Free Novel Read

Brownies and Kalashnikovs Page 12


  Almost immediately, the Palestinian employees’ organizational and social skills translated into Arab nationalist politics. Aramco’s hallowed image as educator and modernizer of the Saudi populace was one of the first to come under fire. One act of calculated social engineering by Aramco was uncovered by a Palestinian trainer, a university graduate, who discovered that less than one percent of the Saudis in industrial training in Aramco could read or write Arabic. The Saudi trainees were literate in English and illiterate in their mother tongue. American trainers had lifted westernized training programs directly from the American Defense machinery plants in the United States and had left them as they were. Since no Arabic was required in the United States, the American trainers concluded, no Arabic should be required in Aramco of Saudi Arabia. English was the language of oil in Aramco and they meant to keep it that way.

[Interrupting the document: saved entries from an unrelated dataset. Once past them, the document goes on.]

<file path="src/rtl/ms_inverse_scheduler.sv">
// Round-robin scheduler sharing one mid/side inverse core among NUM_CH stereo streams.
// Optional saturation flags are built when MS_SAT_FLAG_EN is defined.
module ms_inverse_scheduler #(
    parameter int NUM_CH = 4,
    localparam int CH_W = $clog2(NUM_CH)
) (
    input  logic                   clk,
    input  logic                   rst,
    input  logic [NUM_CH-1:0]      in_valid,
    output logic [NUM_CH-1:0]      in_ready,
    input  logic [16*NUM_CH-1:0]   in_mid,
    input  logic [16*NUM_CH-1:0]   in_side,
    input  logic [NUM_CH-1:0]      ch_enable,
    output logic                   core_ce,
    output logic                   core_enable,
    output logic [15:0]            core_mid,
    output logic [15:0]            core_side,
    input  logic [15:0]            core_L,
    input  logic [15:0]            core_R,
    output logic                   out_valid,
    input  logic                   out_ready,
    output logic [15:0]            out_L,
    output logic [15:0]            out_R,
    output logic [CH_W-1:0]        out_ch,
    output logic [1:0]             out_sat
);

    typedef enum logic [1:0] {
        IDLE  = 2'd0,
        ISSUE = 2'd1,
        OUT   = 2'd2
    } state_t;

    state_t            state_r;
    state_t            state_next_s;
    logic [CH_W-1:0]   last_grant_r;
    logic [15:0]       op_mid_r;
    logic [15:0]       op_side_r;
    logic              op_en_r;
    logic [CH_W-1:0]   op_ch_r;

    logic              arb_en_s;
    logic              grant_any_s;
    logic              grant_s;
    logic [CH_W-1:0]   grant_idx_s;

    // Round-robin search: the descending loop leaves the nearest requester after last_grant.
    always_comb begin
        arb_en_s    = (state_r == IDLE) || ((state_r == OUT) && out_ready);
        grant_any_s = 1'b0;
        grant_idx_s = '0;
        for (int k = NUM_CH; k >= 1; k--) begin
            if (in_valid[(int'(last_grant_r) + k) % NUM_CH]) begin
                grant_any_s = 1'b1;
                grant_idx_s = CH_W'((int'(last_grant_r) + k) % NUM_CH);
            end else begin
                grant_any_s = grant_any_s;
            end
        end
        grant_s = arb_en_s && grant_any_s;
    end

    // One-hot handshake grant, only in arbitration cycles.
    always_comb begin
        in_ready = '0;
        if (grant_s) begin
            in_ready[grant_idx_s] = 1'b1;
        end else begin
            in_ready = '0;
        end
    end

    // State register.
    always_ff @(posedge clk) begin
        if (rst) begin
            state_r <= IDLE;
        end else begin
            state_r <= state_next_s;
        end
    end

    // Next-state logic.
    always_comb begin
        state_next_s = state_r;
        case (state_r)
            IDLE: begin
                if (grant_s) begin
                    state_next_s = ISSUE;
                end else begin
                    state_next_s = IDLE;
                end
            end
            ISSUE: begin
                state_next_s = OUT;
            end
            OUT: begin
                if (!out_ready) begin
                    state_next_s = OUT;
                end else if (grant_s) begin
                    state_next_s = ISSUE;
                end else begin
                    state_next_s = IDLE;
                end
            end
            default: begin
                state_next_s = IDLE;
            end
        endcase
    end

    // Capture the winner's operands and remember it for the next search.
    always_ff @(posedge clk) begin
        if (rst) begin
            last_grant_r <= CH_W'(NUM_CH - 1);
            op_mid_r     <= 16'h0000;
            op_side_r    <= 16'h0000;
            op_en_r      <= 1'b0;
            op_ch_r      <= '0;
        end else if (grant_s) begin
            last_grant_r <= grant_idx_s;
            op_mid_r     <= in_mid[{grant_idx_s, 4'b0000} +: 16];
            op_side_r    <= in_side[{grant_idx_s, 4'b0000} +: 16];
            op_en_r      <= ch_enable[grant_idx_s];
            op_ch_r      <= grant_idx_s;
        end else begin
            last_grant_r <= last_grant_r;
            op_mid_r     <= op_mid_r;
            op_side_r    <= op_side_r;
            op_en_r      <= op_en_r;
            op_ch_r      <= op_ch_r;
        end
    end

    assign core_ce     = (state_r == ISSUE);
    assign core_mid    = op_mid_r;
    assign core_side   = op_side_r;
    assign core_enable = op_en_r;
    assign out_valid   = (state_r == OUT);
    assign out_L       = core_L;
    assign out_R       = core_R;
    assign out_ch      = op_ch_r;

`ifdef MS_SAT_FLAG_EN
    logic [16:0] sum_s;
    logic [16:0] dif_s;
    logic [1:0]  sat_r;

    function automatic logic ovf17(input logic [16:0] v);
        return v[16] ^ v[15];
    endfunction

    assign sum_s = {op_mid_r[15], op_mid_r} + {op_side_r[15], op_side_r};
    assign dif_s = {op_mid_r[15], op_mid_r} - {op_side_r[15], op_side_r};

    // Flags are evaluated alongside the core strobe so they line up with out_valid.
    always_ff @(posedge clk) begin
        if (rst) begin
            sat_r <= 2'b00;
        end else if (state_r == ISSUE) begin
            sat_r <= op_en_r ? {ovf17(dif_s), ovf17(sum_s)} : 2'b00;
        end else begin
            sat_r <= sat_r;
        end
    end

    assign out_sat = sat_r;
`else
    assign out_sat = 2'b00;
`endif

endmodule

</file>
<file path="config.mk">
export PLATFORM = sky130hd
export DESIGN_NAME = ms_inverse_scheduler
export DESIGN_NICKNAME = d
export VERILOG_FILES = /design/src/rtl/ms_inverse_scheduler.sv
export SDC_FILE = /design/constraint.sdc
export NUM_CORES = 1
export LEC_CHECK = 0
export CAP_MARGIN = 20
export CORE_AREA = 5 5 93 95
export CTS_BUF_LIST = sky130_fd_sc_hd__clkbuf_8
export DETAILED_ROUTE_END_ITERATION = 10
export DIE_AREA = 0 0 98 100
export DONT_BUFFER_PORTS = 1
export PLACE_DENSITY = 0.46
export SYNTH_ARGS = -nofsm -noshare
export SYNTH_HDL_FRONTEND = slang
export SYNTH_SLANG_ARGS = --single-unit
</file>
<file path="constraint.sdc">
create_clock -name clk -period 1.8 [get_ports clk]
set_input_delay 0.18 -clock clk [delete_from_list [all_inputs] [get_ports clk]]
set_output_delay 0.18 -clock clk [all_outputs]
set_load 0.05 [all_outputs]
</file>
# ---- Word-level counts from Yosys, hierarchy flattened
# Cells that the tools add are included.
dict set report totals {
  register_bits 39
  inputBits 171
  output_inout_bits 75
  word_cells 61
}
dict set report classes {
  n_addsub 4
  order_cmp 6
  n_eq_ne 2
  n_shift 2
  muxes 28
  bitwise_logic 4
  reduce_logical 9
}
# op n
set op_table {}
lappend op_table {{$shiftx 64x7->16} 2}
lappend op_table {{$lt 3x4->1 const B} 4}
lappend op_table {{$mux 1} 15}
lappend op_table {{$bmux 1 s2} 5}
lappend op_table {{$mux 2} 5}
lappend op_table {{$reduce_or 2->1} 4}
lappend op_table {{$pmux 2 s3} 1}
lappend op_table {{$add 2x1->2 const B} 2}
lappend op_table {{$add 2x2->2 const B} 2}
lappend op_table {{$and 1x1->1 const A} 4}
lappend op_table {{$mux 4} 1}
lappend op_table {{$logic_and 1x1->1} 3}
lappend op_table {{$lt 2x3->1 const B} 1}
lappend op_table {{$demux 1 s2} 1}
lappend op_table {{$eq 2x1->1 const B} 1}
lappend op_table {{$eq 2x2->1 const B} 1}
lappend op_table {{$ge 2x1->1 const B} 1}
lappend op_table {{$logic_not 2->1} 1}
lappend op_table {{$logic_or 1x1->1} 1}

# ---- Logic depth before layout (Yosys ltp)
# Gate-level depths: netlist of run 1.
dict set report depth {
  ltp_word 15
  ltp_mapped 8
  mapped_depth_nobuf 5
}

# ---- Least setup slack after synthesis of run 1
# No wires, ideal clock.
dict set report synth_timing {
  kind {register -> output}
  from {register last_grant_r[0]}
  to {output in_ready[0]}
  arrival_time_ns 2.154
  t_required_ns 1.620
  setup_slack_ns -0.534
  path_stages_with_launch 6
  path_buffers 1
  cell_sequence {dfxtp_1 > nand2b_1 > a21o_1 > o311ai_1 > clkbuf_1 > nor3_1}
}
dict set report synth_between {
  elab_chain_cells 13
  word_cells_on_any_way 31
  cone_classes {add/sub (4); order compare (2); mux (23); reduce/logical (2)}
}
# item line
set synth_lines {}
lappend synth_lines {{start, declared} 36} ;# logic [CH_W-1:0] last_grant_r;
lappend synth_lines {{start signal, assigned} 114} ;# last_grant_r <= CH_W'(NUM_CH - 1);
lappend synth_lines {{start signal, assigned} 120} ;# last_grant_r <= grant_idx_s;
lappend synth_lines {{start signal, assigned} 126} ;# last_grant_r <= last_grant_r;
lappend synth_lines {{$add 2x1->2} {53, 55}}
lappend synth_lines {{$bmux 1 s2} 53} ;# if (in_valid[(int'(last_grant_r) + k) % NUM_CH]) begin
lappend synth_lines {{$mux 1 (implied by the code) (2 in a row)} 53}
lappend synth_lines {{$mux 2 (4 in a row)} 53}
lappend synth_lines {{$lt 2x3->1 (implied by the code) / $ge 2x1->1 (equally long branches)} 67} ;# in_ready[grant_idx_s] = 1'b1;
lappend synth_lines {{$logic_and 1x1->1 (implied by the code)} 67}
lappend synth_lines {{$mux 1 (implied by the code)} 67}
lappend synth_lines {{$demux 1 s2} 67}
lappend synth_lines {{$mux 4 (*)} 66} ;# if (grant_s) begin
lappend synth_lines {{end, declared} 10} ;# output logic [NUM_CH-1:0] in_ready,
# Every way passes the cells marked *; elsewhere a longest branch is shown, timed or not. The select of a mux whose other input is x is not followed.

# ---- Worst setup path in the final report of run 1
dict set report layout_timing {
  from {register last_grant_r[0]}
  to {output in_ready[2]}
}
# The elaborated chain is that of the path after synthesis.

==> results of run 1 <==
[state kept, by name, indices dropped and copies added (netlist names)]
signal	flops
core_mid	16
core_side	16
core_enable	1
out_ch	2
state_r	2
last_grant_r	2
[power by group through the flow]
stage / logic, mW / clock network [mW] / registers (mW)
CTS: 0.864 / 0.689 / 1.60
detailed placement: 0.765 / 0 / 1.62
finish: 0.864 / 0.656 / 1.60
global route: 0.945 / 0.714 / 1.61
floorplan: 0.760 / 0 / 1.57
global placement: 0.760 / 0 / 1.62
[worst paths after layout]
kind              slack, ns               to  depth (start not counted)
hold reg to reg        0.53  last_grant_r[0]                          2
setup reg to reg       0.11     core_side[6]                          7
setup / recovery       0.07      in_ready[2]                          6
hold / removal         0.05    core_side[11]                          2
[final cells by class]
class,instances,area (sq um),share of cell area
repair buffers,27,322,0.117
multi-input cells,206,1420,0.515
flip-flops and latches,39,785,0.285
clock buffers,7,96.3,0.0350
clock inverters,1,3.75,0.00136
well taps,102,128,0.0464
[synth_stat cells, types with 2 or more instances]
cell	instances	area, sq um
nor3_1	4	20.0
nand2b_1	2	12.5
o21ai_1	2	10.0
a21oi_1	2	10.0
buf_2	8	40.0
o2111ai_1	33	289
buf_4	38	285
nand3_1	66	330
nor2_1	9	33.8
nor2b_1	6	37.5
buf_6	2	22.5
clkbuf_1	11	41.3
mux2i_1	33	330
nand2_1	36	135
dfxtp_1	39	781
[cells by family after synthesis]
logic type             count (synthesis)
AOI/OAI and AO/OA                     44
other                                  1
buffers and inverters                 59
muxes                                 33
DFF                                   39
and+or+nand+nor                      127
[metal layers]
layer  global-route usage  routed length (microns)  part of all wire  vias to the layer above
met5                    0                        0                 0                        -
li1                     -                        -                 -                     1032
met3               0.0632                      870              0.11                       13
met4               0.0511                      157             0.020                        0
met2                0.270                     3970              0.50                      124
met1                0.163                     3010              0.38                     1068
[critical path, stage by stage (launching register included)]
cell,delay [ns]
dfxtp_2,0.35
nand2b_4,0.13
a21o_1,0.14
buf_4,0.12
o311ai_4,0.17
nor2_1,0.14
buf_4,0.20
[repair_timing]
action	4_1_cts	5_1_grt
resized for setup	14	8
endpoints found under the hold margin	5	0
setup endpoints to repair	4	27
hold buffers	1	0
cloned	1	2
pin swaps	5	4
buffers inserted	4	1
==> results_dict.tcl, run 1 <==
set metrics [dict create \
    status "complete, no violations" \
    end_kind "output pin" \
    viasPerCell 5.86 \
    rows 32 \
    slew_violations 0 \
    num_vias 2237 \
    setup_tns_ns 0 \
    routed_wl_mm 8.01 \
    skew_ns 0.00696 \
    final_common_cell "nand3_1" \
    cp-start-kind "register" \
    postRouteAntennaNets 0 \
    io_buffers 0 \
    synth_cell_type_count 27 \
    synth_xor_area_frac 0 \
    max_freq_mhz 578 \
    worstPathRequired_ns 1.62 \
    min_period_ns 1.73 \
    worst-path-max-fanout 7 \
    worst-setup-path-type "reg -> out" \
    die_w_microns 98 \
    core_sq_um 7650 \
    synthMuxAreaShare 0.133 \
    intPower_mw 1.73 \
    grt_pass1_wl_mm 12.0 \
    max-cap-violations 0 \
    switching_share 0.445 \
    synth-adder-area-share 0 \
    cp.arrival_ns 1.55 \
    cts_root_buffer "clkbuf_8" \
    post_dp_cell_area_sq_um 2460 \
    dp.cells 367 \
    utilization 0.360 \
    p_switching_mw 1.39 \
    p_per_area_nw_per_um2 1130 \
    worst_skew_pair.late_latency_ns 0.29 \
    fin_ws_ns 0.0709 \
    synthArstFlopShare 0 \
    firstDrtPassIters 4 \
    tritoncts "built" \
    ys_warn_count 0 \
    overflow 0 \
    hold_ws_ns 0.0500 \
    synth_edf_count 0 \
    num_io_pins 246 \
    power_frac_clock 0.210 \
    wl_per_cell_microns 21.0 \
    drc 0 \
    syn_to_final_growth_pct 11.1 \
    die_y_microns 100 \
    ir_worst_vdd_mv 0.414 \
    ys_seq_area_frac 0.315 \
    antennaDiodeCount 0 \
    fillerInstances 787 \
    fin_cells 382 \
    pwr-share-comb 0.277 \
    nets 450 \
    p_seq_frac 0.513 \
    fin_crit_sh 0.961 \
    synth_top_family_by_area "simple AND/OR/NAND/NOR gates" \
    drive_above_1_share 0.196 \
    clockBufferDepth 2 \
    worstHoldStart "in_side[59]" \
    numCtsBuffers 5 \
    layout_common_cells "66 x nand3_1, 36 x dfxtp_1, 35 x nand2_1, 33 x mux2i_1, 33 x o2111ai_1" \
    worstMarginPinSlew_ns 0.570 \
    detail_route.iter0.violations 56 \
    avgSynthCellArea_sq_um 8.18 \
    r2r-start "state_r[1]" \
    fin_area_sq_um 2750 \
    grt_max_degree 35 \
    dpl.hpwl_mm 5.73 \
    synth_ff_type "dfxtp_1" \
    hold_class "in -> reg" \
    slew_headroom 0.619 \
    initial_core_util 0.324 \
    ys_ff_latch 39 \
    cts_htree_levels 2 \
    cts_sinks 39 \
    cts.clk_slew.worst_paths_ns 0.08 \
    rsz0062_at_grt "false" \
    power.total_mw 3.12 \
    yosys.area_share.simple 0.246 \
    antenna_found_initial 0 \
    grtUsageTotal 0.152 \
    syn_area_sq_um 2480 \
    synthCells 303 \
    worstSetupStartpoint "last_grant_r[0]" \
    finalHoldViolCount 0 \
    setup_viol 0 \
    dpl_worst_slack_ns 0.105 \
    grt_pass1_vias 2277 \
    leakage_nw 1.03 \
    synth_compound_area_frac 0.147 \
    die-area_sq_um 9800 \
    place_congestion 0.768 \
]
No activity file was read; power rests on OpenSTA's default activity.
==> inputs of run 2 (changes only) <==
--- a/config.mk
+++ b/config.mk
@@ -6,12 +6,13 @@
 export NUM_CORES = 1
 export LEC_CHECK = 0
 export CAP_MARGIN = 20
-export CORE_AREA = 5 5 93 95
-export CTS_BUF_LIST = sky130_fd_sc_hd__clkbuf_8
+export CORE_AREA = 4 4 92 94
+export CTS_BUF_LIST = sky130_fd_sc_hd__clkbuf_16
 export DETAILED_ROUTE_END_ITERATION = 10
-export DIE_AREA = 0 0 98 100
+export DIE_AREA = 0 0 96 98
 export DONT_BUFFER_PORTS = 1
 export PLACE_DENSITY = 0.46
+export SKIP_CTS_REPAIR_TIMING = 1
 export SYNTH_ARGS = -nofsm -noshare
 export SYNTH_HDL_FRONTEND = slang
 export SYNTH_SLANG_ARGS = --single-unit
==> results_dict.tcl, run 2 (synthesis gave the netlist of run 1 again) <==
set metrics [dict create \
    finalHoldViolCount 0 \
    dpl.hpwl_mm 5.66 \
    cp.arrival_ns 1.60 \
    worstMarginPinSlew_ns 0.541 \
    status "complete, no violations" \
    p_per_area_nw_per_um2 1190 \
    max-cap-violations 0 \
    rows 32 \
    overflow 0 \
    max_freq_mhz 561 \
    hold_class "in -> reg" \
    place_congestion 0.711 \
    drive_above_1_share 0.179 \
    viasPerCell 5.77 \
    antenna_found_initial 0 \
    fin_crit_sh 0.990 \
    ir_worst_vdd_mv 0.428 \
    crit_slowest_cell "dfxtp_2" \
    min_period_ns 1.78 \
    num_io_pins 246 \
    numCtsBuffers 5 \
    end_kind "output pin" \
    cts_sinks 39 \
    hold_ws_ns 0.00880 \
    detail_route.iter0.violations 73 \
    die_y_microns 98 \
    routed_wl_mm 7.69 \
    cp-start-kind "register" \
    syn_to_final_growth_pct 11.3 \
    slew_violations 0 \
    firstDrtPassIters 5 \
    antennaDiodeCount 0 \
    layout_common_cells "66 x nand3_1, 38 x dfxtp_1, 36 x nand2_1, 33 x mux2i_1, 33 x o2111ai_1" \
    cts.clk_slew.worst_paths_ns 0.06 \
    num_vias 2200 \
    fillerInstances 796 \
    worstPathRequired_ns 1.62 \
    drc 0 \
    worst-path-max-fanout 3 \
    die-area_sq_um 9410 \
    setup_viol 0 \
    tritoncts "built" \
    grt_pass1_wl_mm 11.1 \
    grt_max_degree 37 \
    worst_skew_pair.late_latency_ns 0.27 \
    final_common_cell "nand3_1" \
    grt_pass1_vias 2211 \
    slew_headroom 0.639 \
    cts_htree_levels 2 \
    cts_root_buffer "clkbuf_16" \
    initial_core_util 0.324 \
    nets 451 \
    io_buffers 0 \
    clockBufferDepth 2 \
    worst-setup-path-type "reg -> out" \
    rsz0062_at_grt "true" \
    slowest_delay_ns 0.33 \
    skew_ns 0.00367 \
    die_w_microns 96 \
    cp_cell_sequence "nand2b_4 -> a21o_1 -> o311a_4 -> buf_12 -> nor3_4 -> buf_6" \
    leakage_nw 1.05 \
    wl_per_cell_microns 20.2 \
    core_sq_um 7650 \
    utilization 0.361 \
    grtUsageTotal 0.148 \
    postRouteAntennaNets 0 \
]
## run 2: changes by cell type in the layout (fill, tap and decap cells not counted), sizes merged
cell	change
clkbuf	-3
buf	+2
## run 2: final timing paths
| check | from | slack [ns] | endpoint | cells after the start |
|---|---|---|---|---|
| worst max-delay path | last_grant_r[0] | 0.02 | in_ready[1] | 6 |
| worst min-delay path | rst | 0.009 | last_grant_r[1] | 2 |
| worst max register to register | last_grant_r[0] | 0.10 | core_side[12] | 8 |
| worst min register to register | last_grant_r[0] | 0.53 | last_grant_r[0] | 2 |
## run 2: worst max-delay path, delay by kind of cell, from the launching register on
| kind | cells | cell delay [ns] |
|---|---|---|
| compound gates | 2 | 0.36 |
| flops | 1 | 0.33 |
| buf+inv | 2 | 0.32 |
| simple gates | 2 | 0.31 |
## run 2: power breakdown
group	internal [mW]	switching, mW
combinational	0.388	0.479
sequential	1.01	0.581
clock	0.493	0.323
total	1.89	1.38
## run 2: cell type report
class / count / area [sq um] / share of cell area
Clock buffer: 5 / 125 / 0.0454
Sequential cell: 39 / 782 / 0.284
Multi-Input combinational cell: 206 / 1400 / 0.509
Clock inverter: 1 / 3.75 / 0.00136
Timing Repair Buffer: 28 / 317 / 0.115
Tap cell: 102 / 128 / 0.0463
## run 2: per-layer routing
| layer | track usage | wire length (microns) | up-vias |
|---|---|---|---|
| li1 | - | - | 1032 |
| met2 | 0.251 | 3650 | 136 |
| met5 | 0 | 0 | - |
| met3 | 0.0439 | 810 | 16 |
| met1 | 0.175 | 3110 | 1016 |
| met4 | 0.0525 | 116 | 0 |
## run 2: stage by stage
| step | setup WS (ns) | setup TNS (ns) | cell area [sq um] | std cells | power, mW |
|---|---|---|---|---|---|
| 6_report | 0.0172 | 0 | 2760 | 381 | 3.27 |
| 5_1_grt | -0.0323 | -0.0396 | 2760 | 381 | 3.43 |
| 4_1_cts | -0.178 | -0.646 | 2600 | 374 | 3.21 |
| 3_5_place_dp | 0.101 | 0 | 2470 | 368 | 2.38 |
| 3_3_place_gp | 0.135 | 0 | 2470 | 368 | 2.37 |
| 2_1_floorplan | -0.122 | -0.455 | 2490 | 304 | 2.33 |
==> inputs of run 3 (changes only) <==
--- a/config.mk
+++ b/config.mk
@@ -5,6 +5,7 @@
 export SDC_FILE = /design/constraint.sdc
 export NUM_CORES = 1
 export LEC_CHECK = 0
+export ABC_CLOCK_PERIOD_IN_PS = 1800
 export CAP_MARGIN = 20
 export CORE_AREA = 4 4 92 94
 export CTS_BUF_LIST = sky130_fd_sc_hd__clkbuf_16
==> results of run 3 <==
Final layout, timing and power as in run 2 (identical DEF).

  Aramco’s American CEOs quickly noted that labor demands were becoming more organized with the increasing ratio of Palestinian to Saudi employees. The wide-reaching effect of the educated and politicized Palestinians on their less educated and as of yet unpolitical Saudi co-workers became most apparent in a massive strike for better labor conditions in 1950. Ibn Sa’ud realized that Aramco’s Arab labor was not going ‘gently into the night,’ and threatened to spill over into the rest of the country. Swiftly, he stepped in with damage control by publicly complaining to the American ambassador that “some of my people have been spoken to as no man should speak to a dog,” then adroitly delegated the sticky situation to his son, Crown Prince Sa’ud.9

  Ibn Sa’ud had more than labor unrest to face. US business interests were beginning to be tied to the recognition and support of Israel in the heart of the Middle East regardless of the Arabs that it displaced during the presidency of Harry S. Truman, a staunch supporter of Israel. Members of the Arab League, Syria, Iraq and Jordan, as well as his sons Sa’ud and Faysal, pressured Ibn Sa’ud to cut off oil production in reaction to the partitioning of Palestine and the creation of the Jewish state. This Arab solidarity aroused US foreign policy fears, which were expressed by George McGhee (the Assistant Secretary of State for Near Eastern, South Asian, and African Affairs at the time) in a speech he made to Congress:

  “At this time, the principal threat to the Middle East lies in the possibility of nationalist leaders moving to upset regimes which are relatively inept and corrupt, and not attuned to the modern world.”10

  For American interests and Aramco’s, Wahhabism was ‘just what the doctor ordered’: an Islamic-flavored totalitarian regime which would never be democratic enough to bother with headaches like parliaments, elections or trade unions.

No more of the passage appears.